---- DATA FOR REVIEW

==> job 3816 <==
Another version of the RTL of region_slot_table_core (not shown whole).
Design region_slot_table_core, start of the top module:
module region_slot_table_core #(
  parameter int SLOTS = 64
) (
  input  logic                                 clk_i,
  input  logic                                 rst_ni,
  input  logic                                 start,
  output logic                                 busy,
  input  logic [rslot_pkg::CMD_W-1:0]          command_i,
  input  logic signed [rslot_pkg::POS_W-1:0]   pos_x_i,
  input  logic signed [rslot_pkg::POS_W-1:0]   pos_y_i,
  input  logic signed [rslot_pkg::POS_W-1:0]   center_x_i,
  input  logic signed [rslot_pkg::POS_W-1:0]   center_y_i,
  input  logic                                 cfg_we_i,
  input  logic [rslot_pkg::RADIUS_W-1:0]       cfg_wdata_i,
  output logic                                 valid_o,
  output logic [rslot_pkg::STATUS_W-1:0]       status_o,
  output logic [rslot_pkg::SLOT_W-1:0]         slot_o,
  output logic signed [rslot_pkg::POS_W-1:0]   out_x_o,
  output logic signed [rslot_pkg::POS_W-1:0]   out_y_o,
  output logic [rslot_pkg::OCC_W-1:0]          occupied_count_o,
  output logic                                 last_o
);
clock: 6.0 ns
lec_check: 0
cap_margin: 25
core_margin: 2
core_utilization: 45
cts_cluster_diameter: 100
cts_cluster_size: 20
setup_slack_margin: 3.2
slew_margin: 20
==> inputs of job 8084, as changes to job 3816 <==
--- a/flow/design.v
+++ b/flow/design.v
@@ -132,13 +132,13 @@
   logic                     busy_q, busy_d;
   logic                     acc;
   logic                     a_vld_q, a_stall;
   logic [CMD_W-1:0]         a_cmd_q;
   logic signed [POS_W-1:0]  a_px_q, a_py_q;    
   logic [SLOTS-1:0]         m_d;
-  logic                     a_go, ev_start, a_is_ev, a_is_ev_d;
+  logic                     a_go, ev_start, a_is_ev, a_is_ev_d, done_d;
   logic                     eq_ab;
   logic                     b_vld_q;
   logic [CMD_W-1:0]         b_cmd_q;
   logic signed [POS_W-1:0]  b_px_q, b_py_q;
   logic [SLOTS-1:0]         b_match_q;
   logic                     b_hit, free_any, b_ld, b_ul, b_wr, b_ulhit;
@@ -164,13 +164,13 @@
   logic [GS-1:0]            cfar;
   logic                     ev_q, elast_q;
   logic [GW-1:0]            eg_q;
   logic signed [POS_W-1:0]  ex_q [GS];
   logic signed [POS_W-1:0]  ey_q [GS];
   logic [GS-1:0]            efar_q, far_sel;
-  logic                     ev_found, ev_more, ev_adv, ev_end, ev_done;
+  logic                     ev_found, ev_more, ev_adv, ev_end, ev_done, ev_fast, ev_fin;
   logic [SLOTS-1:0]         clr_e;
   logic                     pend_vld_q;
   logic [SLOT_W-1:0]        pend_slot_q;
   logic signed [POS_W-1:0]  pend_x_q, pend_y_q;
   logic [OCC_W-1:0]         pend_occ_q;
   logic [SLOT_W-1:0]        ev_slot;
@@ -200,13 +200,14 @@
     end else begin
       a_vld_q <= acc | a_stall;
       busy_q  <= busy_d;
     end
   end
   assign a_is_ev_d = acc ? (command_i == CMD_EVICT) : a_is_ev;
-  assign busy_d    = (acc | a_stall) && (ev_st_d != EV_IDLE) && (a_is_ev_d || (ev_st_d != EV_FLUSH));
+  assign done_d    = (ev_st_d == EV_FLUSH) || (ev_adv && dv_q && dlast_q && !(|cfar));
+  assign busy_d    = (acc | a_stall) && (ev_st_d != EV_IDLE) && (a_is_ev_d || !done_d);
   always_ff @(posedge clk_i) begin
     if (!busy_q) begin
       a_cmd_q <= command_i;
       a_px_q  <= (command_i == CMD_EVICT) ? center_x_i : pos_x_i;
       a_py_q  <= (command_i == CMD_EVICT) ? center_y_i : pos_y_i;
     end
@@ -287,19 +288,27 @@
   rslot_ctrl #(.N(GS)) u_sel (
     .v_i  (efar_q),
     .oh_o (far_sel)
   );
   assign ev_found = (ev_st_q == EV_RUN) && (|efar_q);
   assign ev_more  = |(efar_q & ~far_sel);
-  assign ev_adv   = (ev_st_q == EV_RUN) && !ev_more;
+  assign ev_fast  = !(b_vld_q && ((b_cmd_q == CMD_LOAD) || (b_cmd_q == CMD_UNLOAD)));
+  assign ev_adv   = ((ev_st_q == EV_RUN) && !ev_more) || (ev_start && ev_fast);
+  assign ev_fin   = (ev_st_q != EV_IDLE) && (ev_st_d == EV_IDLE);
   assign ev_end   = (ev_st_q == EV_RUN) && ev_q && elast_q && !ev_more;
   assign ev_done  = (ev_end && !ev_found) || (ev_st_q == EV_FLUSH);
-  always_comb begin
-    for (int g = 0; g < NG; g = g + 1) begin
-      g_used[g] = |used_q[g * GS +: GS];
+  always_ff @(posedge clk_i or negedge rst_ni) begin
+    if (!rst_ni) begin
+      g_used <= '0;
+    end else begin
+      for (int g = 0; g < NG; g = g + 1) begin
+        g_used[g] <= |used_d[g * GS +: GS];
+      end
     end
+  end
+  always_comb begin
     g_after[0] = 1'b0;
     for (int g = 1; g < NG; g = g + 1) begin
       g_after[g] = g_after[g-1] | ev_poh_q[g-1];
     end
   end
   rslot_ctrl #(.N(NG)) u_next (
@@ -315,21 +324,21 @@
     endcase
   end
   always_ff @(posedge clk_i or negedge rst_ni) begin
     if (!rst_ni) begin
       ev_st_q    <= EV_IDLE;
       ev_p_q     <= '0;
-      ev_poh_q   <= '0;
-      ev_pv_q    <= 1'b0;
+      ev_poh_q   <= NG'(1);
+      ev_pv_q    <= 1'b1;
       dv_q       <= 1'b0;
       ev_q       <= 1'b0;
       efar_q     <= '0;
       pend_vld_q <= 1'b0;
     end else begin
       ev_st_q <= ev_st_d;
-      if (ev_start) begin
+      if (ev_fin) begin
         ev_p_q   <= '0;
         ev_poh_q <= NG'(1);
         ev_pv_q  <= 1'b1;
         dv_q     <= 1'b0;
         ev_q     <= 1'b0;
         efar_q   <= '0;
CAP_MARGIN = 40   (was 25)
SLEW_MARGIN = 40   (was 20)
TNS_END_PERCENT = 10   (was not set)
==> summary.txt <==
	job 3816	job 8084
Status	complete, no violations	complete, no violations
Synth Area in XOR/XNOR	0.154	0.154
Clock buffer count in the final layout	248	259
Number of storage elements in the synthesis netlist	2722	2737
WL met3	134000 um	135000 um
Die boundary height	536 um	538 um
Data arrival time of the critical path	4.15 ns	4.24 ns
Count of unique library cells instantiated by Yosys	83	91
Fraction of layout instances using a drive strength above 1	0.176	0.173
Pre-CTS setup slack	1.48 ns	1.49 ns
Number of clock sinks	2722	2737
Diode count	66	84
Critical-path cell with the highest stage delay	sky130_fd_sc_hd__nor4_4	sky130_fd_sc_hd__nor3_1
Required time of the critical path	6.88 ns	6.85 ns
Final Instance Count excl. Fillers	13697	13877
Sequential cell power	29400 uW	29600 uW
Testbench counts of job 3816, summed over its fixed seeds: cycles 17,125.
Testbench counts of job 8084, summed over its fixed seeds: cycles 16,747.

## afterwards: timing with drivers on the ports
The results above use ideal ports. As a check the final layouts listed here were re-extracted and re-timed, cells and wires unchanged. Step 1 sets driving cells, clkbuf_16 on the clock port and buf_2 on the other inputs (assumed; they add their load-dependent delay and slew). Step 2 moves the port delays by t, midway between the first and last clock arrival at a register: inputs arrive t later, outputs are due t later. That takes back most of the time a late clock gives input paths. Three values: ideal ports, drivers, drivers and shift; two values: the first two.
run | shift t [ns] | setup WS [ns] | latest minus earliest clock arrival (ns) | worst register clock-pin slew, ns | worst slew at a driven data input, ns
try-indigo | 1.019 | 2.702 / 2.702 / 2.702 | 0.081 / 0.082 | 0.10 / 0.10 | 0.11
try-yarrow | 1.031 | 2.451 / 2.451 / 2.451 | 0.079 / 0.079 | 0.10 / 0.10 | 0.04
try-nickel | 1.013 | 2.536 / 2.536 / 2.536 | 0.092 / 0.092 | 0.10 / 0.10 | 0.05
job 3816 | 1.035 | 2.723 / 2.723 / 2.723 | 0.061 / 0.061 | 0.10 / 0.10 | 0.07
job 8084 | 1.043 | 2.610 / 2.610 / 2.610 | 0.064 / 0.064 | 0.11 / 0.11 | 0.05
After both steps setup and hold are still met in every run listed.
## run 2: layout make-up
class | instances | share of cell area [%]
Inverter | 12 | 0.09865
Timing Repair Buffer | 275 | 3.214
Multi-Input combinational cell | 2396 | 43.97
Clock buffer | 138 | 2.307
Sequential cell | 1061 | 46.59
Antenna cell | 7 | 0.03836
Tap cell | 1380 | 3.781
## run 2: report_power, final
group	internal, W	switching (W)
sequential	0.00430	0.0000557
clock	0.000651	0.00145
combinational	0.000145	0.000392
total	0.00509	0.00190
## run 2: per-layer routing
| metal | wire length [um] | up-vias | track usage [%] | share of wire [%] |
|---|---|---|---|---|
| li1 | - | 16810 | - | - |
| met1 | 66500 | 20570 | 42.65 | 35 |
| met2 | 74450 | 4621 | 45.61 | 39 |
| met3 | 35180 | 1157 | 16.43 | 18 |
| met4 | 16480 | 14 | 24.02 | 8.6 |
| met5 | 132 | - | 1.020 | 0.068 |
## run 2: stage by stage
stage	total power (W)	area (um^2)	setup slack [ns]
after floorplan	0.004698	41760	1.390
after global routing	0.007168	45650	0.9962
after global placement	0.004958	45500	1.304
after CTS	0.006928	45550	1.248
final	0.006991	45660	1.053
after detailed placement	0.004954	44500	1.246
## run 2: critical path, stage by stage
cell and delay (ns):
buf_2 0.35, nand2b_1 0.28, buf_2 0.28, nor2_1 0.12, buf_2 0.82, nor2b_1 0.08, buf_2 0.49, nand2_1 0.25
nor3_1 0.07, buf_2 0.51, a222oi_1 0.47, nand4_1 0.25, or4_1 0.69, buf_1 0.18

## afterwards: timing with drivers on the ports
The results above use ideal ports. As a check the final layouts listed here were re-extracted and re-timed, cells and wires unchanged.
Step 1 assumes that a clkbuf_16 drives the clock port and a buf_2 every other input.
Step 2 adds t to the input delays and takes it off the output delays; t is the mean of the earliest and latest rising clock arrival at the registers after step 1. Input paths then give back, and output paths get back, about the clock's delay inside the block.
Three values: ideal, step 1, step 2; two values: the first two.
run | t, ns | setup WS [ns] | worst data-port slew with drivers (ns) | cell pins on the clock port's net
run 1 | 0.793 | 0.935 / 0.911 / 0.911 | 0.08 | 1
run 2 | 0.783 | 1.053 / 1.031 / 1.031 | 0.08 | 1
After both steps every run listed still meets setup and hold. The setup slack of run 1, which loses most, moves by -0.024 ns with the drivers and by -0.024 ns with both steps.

--------

-- REQUIRED ACTION --
Reproduce verbatim the lines above, from the line with "pend_vld_q <= 1'b0;" through the line with "shift; two values: the first two.".

-- TASK ANSWER --
       pend_vld_q <= 1'b0;
     end else begin
       ev_st_q <= ev_st_d;
-      if (ev_start) begin
+      if (ev_fin) begin
         ev_p_q   <= '0;
         ev_poh_q <= NG'(1);
         ev_pv_q  <= 1'b1;
         dv_q     <= 1'b0;
         ev_q     <= 1'b0;
         efar_q   <= '0;
CAP_MARGIN = 40   (was 25)
SLEW_MARGIN = 40   (was 20)
TNS_END_PERCENT = 10   (was not set)
==> summary.txt <==
	job 3816	job 8084
Status	complete, no violations	complete, no violations
Synth Area in XOR/XNOR	0.154	0.154
Clock buffer count in the final layout	248	259
Number of storage elements in the synthesis netlist	2722	2737
WL met3	134000 um	135000 um
Die boundary height	536 um	538 um
Data arrival time of the critical path	4.15 ns	4.24 ns
Count of unique library cells instantiated by Yosys	83	91
Fraction of layout instances using a drive strength above 1	0.176	0.173
Pre-CTS setup slack	1.48 ns	1.49 ns
Number of clock sinks	2722	2737
Diode count	66	84
Critical-path cell with the highest stage delay	sky130_fd_sc_hd__nor4_4	sky130_fd_sc_hd__nor3_1
Required time of the critical path	6.88 ns	6.85 ns
Final Instance Count excl. Fillers	13697	13877
Sequential cell power	29400 uW	29600 uW
Testbench counts of job 3816, summed over its fixed seeds: cycles 17,125.
Testbench counts of job 8084, summed over its fixed seeds: cycles 16,747.

## afterwards: timing with drivers on the ports
The results above use ideal ports. As a check the final layouts listed here were re-extracted and re-timed, cells and wires unchanged. Step 1 sets driving cells, clkbuf_16 on the clock port and buf_2 on the other inputs (assumed; they add their load-dependent delay and slew). Step 2 moves the port delays by t, midway between the first and last clock arrival at a register: inputs arrive t later, outputs are due t later. That takes back most of the time a late clock gives input paths. Three values: ideal ports, drivers, drivers and shift; two values: the first two.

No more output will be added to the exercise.